◆ WHAT IS BEING ASKED:
Whenever "note" appears in a line, please copy that line from the data.

━━━ INPUT MATERIAL

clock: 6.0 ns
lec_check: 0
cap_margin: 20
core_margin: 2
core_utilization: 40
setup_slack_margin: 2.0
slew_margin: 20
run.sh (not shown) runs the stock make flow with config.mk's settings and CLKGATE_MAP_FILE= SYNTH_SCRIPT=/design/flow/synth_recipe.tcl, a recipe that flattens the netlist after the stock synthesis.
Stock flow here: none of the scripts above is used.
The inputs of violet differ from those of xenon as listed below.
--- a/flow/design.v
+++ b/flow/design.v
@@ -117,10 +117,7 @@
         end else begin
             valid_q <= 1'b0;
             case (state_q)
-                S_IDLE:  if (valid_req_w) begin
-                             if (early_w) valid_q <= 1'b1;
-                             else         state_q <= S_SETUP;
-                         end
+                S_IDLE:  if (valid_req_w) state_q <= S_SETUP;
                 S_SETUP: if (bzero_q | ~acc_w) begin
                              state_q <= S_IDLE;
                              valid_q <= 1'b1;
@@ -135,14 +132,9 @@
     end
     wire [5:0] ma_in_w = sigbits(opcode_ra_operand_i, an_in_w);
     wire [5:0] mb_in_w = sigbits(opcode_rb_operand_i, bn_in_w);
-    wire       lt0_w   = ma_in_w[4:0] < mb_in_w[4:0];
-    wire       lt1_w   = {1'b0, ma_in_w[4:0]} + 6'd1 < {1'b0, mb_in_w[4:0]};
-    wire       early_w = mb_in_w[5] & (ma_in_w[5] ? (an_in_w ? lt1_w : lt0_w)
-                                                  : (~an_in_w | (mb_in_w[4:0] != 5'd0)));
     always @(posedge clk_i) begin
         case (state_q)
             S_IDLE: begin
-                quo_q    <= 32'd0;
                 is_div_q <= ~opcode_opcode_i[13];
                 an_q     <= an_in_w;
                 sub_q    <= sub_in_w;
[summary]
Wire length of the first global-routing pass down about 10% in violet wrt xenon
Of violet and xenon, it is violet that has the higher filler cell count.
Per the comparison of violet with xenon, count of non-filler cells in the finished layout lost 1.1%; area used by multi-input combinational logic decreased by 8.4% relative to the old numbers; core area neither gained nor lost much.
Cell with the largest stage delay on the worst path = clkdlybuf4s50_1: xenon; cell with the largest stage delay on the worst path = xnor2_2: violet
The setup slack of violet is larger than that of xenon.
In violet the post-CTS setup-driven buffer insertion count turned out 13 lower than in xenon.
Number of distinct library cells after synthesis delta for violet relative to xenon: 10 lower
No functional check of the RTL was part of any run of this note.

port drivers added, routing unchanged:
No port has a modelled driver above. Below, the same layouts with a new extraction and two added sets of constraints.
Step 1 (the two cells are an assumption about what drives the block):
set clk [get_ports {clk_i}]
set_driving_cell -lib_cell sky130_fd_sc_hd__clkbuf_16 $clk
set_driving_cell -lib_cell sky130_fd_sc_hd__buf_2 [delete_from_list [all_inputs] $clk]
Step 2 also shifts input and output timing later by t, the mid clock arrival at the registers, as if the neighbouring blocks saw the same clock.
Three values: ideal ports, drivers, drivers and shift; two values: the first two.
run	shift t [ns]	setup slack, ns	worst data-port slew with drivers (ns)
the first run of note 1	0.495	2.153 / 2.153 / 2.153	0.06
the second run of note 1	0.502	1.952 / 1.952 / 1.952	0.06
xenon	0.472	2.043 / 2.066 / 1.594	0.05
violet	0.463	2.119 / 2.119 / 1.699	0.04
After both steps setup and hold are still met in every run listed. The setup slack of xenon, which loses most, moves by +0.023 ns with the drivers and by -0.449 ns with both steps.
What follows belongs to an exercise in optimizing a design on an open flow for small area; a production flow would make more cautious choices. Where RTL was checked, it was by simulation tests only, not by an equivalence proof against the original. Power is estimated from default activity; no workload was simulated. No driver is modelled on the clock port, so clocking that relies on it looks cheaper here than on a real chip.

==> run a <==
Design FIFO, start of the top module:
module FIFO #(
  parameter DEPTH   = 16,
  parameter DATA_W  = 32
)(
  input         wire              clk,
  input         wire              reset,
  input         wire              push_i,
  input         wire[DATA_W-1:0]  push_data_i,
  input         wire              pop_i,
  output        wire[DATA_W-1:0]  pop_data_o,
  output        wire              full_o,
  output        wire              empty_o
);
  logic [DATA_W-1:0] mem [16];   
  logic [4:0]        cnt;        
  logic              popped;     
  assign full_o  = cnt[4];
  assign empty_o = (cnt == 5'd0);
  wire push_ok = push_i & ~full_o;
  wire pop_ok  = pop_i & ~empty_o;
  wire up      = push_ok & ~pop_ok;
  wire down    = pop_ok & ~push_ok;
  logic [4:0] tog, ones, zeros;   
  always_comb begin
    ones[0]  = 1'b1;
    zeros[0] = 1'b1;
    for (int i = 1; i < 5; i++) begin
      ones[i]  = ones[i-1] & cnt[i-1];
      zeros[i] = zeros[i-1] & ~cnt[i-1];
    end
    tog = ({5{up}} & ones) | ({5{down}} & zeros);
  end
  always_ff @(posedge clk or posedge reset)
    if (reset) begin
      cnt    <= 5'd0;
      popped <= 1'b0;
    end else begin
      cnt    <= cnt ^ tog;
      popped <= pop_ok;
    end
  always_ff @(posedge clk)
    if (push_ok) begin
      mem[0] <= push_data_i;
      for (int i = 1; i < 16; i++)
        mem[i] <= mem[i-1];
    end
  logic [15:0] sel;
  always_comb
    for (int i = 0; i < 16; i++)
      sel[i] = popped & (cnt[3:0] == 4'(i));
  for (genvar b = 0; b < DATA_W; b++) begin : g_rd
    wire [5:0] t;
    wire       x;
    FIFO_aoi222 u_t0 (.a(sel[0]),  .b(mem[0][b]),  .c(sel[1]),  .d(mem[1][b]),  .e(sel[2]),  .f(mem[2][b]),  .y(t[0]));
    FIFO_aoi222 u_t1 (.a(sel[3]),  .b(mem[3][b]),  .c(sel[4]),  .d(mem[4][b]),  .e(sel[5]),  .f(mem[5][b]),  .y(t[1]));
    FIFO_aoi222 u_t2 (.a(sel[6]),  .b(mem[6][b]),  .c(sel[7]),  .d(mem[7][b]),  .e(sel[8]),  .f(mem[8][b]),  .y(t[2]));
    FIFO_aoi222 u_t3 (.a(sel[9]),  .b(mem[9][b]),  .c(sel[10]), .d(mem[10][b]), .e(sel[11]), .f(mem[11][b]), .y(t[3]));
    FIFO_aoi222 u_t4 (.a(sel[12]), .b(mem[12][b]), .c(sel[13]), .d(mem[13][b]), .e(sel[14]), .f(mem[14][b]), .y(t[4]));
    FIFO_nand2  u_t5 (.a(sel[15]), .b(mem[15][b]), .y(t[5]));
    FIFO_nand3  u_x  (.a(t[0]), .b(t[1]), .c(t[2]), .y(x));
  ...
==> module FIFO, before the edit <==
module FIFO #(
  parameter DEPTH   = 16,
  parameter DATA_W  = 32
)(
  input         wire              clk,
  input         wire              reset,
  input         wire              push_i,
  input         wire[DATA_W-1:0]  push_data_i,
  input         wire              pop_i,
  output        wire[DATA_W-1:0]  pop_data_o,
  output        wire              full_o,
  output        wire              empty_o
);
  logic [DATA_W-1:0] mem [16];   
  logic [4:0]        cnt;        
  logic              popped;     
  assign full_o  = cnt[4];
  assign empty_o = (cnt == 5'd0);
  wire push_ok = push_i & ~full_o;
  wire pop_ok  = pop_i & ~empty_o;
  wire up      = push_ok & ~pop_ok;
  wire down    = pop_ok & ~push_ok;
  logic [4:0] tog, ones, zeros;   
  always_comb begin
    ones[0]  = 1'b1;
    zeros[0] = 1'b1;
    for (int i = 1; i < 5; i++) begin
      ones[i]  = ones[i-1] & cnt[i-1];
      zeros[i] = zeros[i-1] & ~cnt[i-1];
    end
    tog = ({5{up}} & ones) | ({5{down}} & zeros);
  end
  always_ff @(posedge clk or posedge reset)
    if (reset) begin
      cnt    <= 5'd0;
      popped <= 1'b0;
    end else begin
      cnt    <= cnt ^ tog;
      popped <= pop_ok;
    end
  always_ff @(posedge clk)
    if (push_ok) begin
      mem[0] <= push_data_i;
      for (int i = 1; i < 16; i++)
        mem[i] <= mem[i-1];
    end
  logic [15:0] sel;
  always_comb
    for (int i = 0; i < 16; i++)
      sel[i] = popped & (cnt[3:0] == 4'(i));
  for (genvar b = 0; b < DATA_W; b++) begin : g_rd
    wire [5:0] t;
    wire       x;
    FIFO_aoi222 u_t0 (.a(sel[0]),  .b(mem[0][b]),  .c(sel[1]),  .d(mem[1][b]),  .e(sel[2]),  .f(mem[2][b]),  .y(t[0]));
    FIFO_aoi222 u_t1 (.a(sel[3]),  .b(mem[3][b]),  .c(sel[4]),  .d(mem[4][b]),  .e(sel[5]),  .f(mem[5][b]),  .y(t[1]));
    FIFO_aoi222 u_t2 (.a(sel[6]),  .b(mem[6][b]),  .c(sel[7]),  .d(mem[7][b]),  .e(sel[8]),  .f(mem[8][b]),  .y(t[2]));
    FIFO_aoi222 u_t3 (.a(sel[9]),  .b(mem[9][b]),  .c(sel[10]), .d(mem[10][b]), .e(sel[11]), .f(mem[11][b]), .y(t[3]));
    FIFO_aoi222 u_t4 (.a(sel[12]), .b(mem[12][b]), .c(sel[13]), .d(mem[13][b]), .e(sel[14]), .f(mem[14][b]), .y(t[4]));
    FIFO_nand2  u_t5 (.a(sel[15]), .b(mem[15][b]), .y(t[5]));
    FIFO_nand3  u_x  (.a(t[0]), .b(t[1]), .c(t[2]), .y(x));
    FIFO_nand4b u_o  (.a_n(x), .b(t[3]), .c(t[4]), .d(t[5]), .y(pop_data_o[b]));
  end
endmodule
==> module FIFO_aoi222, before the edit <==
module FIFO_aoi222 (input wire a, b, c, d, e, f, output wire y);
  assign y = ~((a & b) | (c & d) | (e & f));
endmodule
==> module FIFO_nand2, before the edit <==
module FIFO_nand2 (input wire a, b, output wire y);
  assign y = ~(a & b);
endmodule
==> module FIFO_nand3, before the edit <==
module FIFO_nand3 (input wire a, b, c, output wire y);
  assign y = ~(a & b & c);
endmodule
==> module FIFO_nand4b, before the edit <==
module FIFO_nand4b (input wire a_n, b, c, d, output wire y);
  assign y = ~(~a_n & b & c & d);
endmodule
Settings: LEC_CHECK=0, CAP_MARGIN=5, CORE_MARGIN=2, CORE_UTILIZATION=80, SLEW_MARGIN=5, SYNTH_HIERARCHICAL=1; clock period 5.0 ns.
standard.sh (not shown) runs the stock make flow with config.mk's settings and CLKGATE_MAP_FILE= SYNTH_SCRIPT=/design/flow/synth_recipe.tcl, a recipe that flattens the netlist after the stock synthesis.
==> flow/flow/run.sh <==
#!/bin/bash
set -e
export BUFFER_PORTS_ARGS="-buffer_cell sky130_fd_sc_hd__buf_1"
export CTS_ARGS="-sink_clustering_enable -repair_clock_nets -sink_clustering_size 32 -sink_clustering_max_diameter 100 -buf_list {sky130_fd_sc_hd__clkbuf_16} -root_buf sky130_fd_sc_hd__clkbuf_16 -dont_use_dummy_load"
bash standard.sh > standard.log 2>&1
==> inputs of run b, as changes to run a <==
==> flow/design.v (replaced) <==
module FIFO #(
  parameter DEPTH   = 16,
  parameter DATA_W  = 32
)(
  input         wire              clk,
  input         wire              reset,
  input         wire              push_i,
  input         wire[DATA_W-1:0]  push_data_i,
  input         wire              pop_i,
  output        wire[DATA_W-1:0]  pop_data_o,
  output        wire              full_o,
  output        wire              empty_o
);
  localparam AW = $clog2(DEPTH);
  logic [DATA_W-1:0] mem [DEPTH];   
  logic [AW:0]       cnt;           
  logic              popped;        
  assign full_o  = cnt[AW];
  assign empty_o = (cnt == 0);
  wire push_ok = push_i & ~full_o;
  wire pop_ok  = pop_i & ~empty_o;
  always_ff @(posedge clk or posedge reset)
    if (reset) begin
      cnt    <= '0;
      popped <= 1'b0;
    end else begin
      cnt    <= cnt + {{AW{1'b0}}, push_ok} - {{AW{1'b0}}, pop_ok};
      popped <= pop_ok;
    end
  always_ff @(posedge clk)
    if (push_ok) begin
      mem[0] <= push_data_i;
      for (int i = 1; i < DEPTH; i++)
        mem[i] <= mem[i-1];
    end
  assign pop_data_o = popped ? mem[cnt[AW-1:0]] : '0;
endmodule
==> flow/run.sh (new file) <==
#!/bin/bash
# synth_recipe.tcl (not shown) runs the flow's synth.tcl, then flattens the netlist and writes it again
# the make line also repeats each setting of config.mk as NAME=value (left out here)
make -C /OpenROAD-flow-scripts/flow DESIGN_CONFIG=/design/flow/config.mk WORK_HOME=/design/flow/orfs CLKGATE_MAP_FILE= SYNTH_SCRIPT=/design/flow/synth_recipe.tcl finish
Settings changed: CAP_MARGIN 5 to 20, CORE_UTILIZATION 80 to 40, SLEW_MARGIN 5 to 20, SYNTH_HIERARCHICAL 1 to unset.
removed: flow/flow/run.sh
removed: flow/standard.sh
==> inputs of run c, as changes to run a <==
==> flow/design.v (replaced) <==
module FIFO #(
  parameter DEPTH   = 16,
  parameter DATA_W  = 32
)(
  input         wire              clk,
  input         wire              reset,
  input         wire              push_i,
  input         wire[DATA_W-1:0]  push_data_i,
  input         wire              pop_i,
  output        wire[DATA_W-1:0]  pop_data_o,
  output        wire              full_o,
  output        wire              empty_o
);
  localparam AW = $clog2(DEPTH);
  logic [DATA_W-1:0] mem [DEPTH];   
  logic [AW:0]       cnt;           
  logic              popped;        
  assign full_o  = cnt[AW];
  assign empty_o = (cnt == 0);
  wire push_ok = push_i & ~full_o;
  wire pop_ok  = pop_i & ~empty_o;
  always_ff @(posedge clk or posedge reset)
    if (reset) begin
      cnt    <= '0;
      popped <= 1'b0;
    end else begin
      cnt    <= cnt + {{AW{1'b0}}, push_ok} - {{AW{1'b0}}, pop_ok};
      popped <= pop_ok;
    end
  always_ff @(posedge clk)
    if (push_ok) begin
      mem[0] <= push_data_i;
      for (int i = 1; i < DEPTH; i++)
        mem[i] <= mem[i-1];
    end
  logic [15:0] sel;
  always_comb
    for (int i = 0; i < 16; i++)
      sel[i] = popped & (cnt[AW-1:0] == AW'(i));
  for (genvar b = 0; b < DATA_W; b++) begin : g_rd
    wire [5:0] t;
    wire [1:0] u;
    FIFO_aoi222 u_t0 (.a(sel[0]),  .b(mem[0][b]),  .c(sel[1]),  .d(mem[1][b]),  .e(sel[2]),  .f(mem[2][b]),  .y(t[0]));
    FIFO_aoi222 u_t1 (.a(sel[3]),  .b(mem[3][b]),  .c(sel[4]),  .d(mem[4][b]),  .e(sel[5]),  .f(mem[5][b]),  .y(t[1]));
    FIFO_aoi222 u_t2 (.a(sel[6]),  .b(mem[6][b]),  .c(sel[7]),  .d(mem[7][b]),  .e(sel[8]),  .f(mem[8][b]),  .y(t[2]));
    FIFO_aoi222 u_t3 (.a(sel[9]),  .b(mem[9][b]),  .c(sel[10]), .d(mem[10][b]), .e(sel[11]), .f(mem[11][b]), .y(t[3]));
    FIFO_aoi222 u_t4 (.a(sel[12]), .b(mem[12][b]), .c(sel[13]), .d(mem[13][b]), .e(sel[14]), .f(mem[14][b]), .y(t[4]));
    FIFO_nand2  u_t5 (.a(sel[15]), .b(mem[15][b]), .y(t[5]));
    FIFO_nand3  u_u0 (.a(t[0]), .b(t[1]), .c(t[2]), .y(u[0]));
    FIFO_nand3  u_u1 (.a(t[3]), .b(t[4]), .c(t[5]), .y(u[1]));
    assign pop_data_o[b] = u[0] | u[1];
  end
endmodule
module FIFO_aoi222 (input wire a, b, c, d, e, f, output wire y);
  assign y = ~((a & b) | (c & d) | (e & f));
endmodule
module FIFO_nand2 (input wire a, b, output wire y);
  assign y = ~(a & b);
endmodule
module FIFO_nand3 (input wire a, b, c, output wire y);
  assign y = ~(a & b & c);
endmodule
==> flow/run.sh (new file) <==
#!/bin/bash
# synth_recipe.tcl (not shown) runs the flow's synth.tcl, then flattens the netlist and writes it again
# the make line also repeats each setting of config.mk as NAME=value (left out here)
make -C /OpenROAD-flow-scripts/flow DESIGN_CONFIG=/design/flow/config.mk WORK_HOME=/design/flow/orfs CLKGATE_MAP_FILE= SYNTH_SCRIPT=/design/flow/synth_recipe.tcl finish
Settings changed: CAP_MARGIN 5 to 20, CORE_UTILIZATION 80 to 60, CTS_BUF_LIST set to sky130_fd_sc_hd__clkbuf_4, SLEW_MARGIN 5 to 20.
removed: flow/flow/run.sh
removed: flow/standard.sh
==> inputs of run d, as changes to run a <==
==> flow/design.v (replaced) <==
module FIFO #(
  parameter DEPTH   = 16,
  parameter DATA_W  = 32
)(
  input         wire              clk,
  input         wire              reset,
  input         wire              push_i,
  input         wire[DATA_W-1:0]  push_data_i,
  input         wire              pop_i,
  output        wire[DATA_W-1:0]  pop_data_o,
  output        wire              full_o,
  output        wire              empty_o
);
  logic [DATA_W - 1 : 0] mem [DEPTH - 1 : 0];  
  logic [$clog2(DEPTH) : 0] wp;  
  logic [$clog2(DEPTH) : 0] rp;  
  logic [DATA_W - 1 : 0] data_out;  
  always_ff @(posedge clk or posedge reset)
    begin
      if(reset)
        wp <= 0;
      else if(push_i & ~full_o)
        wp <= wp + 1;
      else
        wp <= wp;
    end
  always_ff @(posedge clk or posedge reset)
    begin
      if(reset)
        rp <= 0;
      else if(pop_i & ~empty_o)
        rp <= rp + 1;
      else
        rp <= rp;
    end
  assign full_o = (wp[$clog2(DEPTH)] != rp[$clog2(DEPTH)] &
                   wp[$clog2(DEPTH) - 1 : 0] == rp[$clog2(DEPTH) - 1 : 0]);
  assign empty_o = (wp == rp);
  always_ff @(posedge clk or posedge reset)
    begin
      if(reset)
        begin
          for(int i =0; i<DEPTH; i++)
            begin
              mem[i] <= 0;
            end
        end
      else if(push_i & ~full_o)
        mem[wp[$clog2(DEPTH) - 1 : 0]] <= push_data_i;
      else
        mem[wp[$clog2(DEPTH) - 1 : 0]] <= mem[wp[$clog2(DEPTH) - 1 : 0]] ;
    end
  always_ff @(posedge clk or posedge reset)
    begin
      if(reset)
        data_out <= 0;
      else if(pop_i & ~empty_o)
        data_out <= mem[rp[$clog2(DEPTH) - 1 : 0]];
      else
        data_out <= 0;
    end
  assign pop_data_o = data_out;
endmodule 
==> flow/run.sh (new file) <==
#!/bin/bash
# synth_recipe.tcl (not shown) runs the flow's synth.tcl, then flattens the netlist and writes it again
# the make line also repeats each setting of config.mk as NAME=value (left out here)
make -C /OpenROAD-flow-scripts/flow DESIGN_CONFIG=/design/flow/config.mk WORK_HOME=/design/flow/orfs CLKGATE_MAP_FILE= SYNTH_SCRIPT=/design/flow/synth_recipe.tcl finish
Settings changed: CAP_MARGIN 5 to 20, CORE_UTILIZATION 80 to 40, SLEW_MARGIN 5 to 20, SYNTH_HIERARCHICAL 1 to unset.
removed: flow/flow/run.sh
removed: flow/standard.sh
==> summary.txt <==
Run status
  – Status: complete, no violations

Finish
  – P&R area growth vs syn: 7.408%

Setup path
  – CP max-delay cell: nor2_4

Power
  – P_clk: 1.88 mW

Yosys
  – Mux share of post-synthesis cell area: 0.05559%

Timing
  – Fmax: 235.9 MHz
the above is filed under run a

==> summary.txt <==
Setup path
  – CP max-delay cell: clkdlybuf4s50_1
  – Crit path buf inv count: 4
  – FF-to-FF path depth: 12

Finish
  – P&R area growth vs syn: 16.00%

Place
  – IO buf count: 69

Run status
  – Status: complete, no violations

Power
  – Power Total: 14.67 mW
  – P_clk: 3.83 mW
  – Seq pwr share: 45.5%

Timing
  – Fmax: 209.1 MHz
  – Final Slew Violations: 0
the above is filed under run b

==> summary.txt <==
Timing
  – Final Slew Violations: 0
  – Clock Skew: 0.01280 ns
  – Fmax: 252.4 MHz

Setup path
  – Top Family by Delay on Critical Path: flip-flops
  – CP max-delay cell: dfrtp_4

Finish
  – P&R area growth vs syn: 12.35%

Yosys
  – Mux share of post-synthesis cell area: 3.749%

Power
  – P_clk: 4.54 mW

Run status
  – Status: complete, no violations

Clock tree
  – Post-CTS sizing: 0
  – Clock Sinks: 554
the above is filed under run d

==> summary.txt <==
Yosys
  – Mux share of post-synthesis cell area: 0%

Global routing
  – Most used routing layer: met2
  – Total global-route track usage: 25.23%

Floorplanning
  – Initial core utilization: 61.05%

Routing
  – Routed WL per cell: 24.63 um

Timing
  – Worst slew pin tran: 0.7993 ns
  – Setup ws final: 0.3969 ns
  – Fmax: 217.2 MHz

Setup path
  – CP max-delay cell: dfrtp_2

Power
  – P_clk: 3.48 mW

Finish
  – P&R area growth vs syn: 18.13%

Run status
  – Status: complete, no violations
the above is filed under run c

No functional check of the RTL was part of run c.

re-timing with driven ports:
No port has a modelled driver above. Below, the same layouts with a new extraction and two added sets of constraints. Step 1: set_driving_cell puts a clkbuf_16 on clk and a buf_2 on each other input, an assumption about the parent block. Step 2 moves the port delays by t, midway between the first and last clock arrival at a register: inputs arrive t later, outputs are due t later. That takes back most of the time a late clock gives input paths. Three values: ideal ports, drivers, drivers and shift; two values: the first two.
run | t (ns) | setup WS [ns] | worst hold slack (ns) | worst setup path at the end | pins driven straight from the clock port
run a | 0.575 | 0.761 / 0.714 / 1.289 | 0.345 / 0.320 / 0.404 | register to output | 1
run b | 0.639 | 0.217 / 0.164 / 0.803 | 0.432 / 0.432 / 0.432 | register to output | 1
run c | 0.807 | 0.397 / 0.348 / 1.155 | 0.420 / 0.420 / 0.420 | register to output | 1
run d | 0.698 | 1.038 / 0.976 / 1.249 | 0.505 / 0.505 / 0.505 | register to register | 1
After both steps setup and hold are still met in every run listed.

━━━━━━

◆ YOUR RESPONSE:
No functional check of the RTL was part of any run of this note.
the first run of note 1	0.495	2.153 / 2.153 / 2.153	0.06
the second run of note 1	0.502	1.952 / 1.952 / 1.952	0.06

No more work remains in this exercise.